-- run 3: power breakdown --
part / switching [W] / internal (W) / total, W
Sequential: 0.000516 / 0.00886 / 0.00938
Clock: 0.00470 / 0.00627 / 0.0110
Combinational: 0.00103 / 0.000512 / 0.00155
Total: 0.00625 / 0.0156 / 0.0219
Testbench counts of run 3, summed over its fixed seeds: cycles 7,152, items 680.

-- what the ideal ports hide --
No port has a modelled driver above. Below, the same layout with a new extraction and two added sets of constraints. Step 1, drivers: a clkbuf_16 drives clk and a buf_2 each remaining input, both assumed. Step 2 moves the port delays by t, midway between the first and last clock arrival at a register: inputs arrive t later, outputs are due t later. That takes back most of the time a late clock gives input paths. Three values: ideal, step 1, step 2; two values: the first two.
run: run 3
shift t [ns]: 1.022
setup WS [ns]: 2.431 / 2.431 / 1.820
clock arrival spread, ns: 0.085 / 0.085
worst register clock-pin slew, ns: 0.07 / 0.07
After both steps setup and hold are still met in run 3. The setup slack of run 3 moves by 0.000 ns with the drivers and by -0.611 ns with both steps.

□ □ □ □ □

WHAT IS NEEDED:
Lines with "setup": return each one from the data above.

RESPONSE TO THIS TASK:
setup WS [ns]: 2.431 / 2.431 / 1.820
After both steps setup and hold are still met in run 3. The setup slack of run 3 moves by 0.000 ns with the drivers and by -0.611 ns with both steps.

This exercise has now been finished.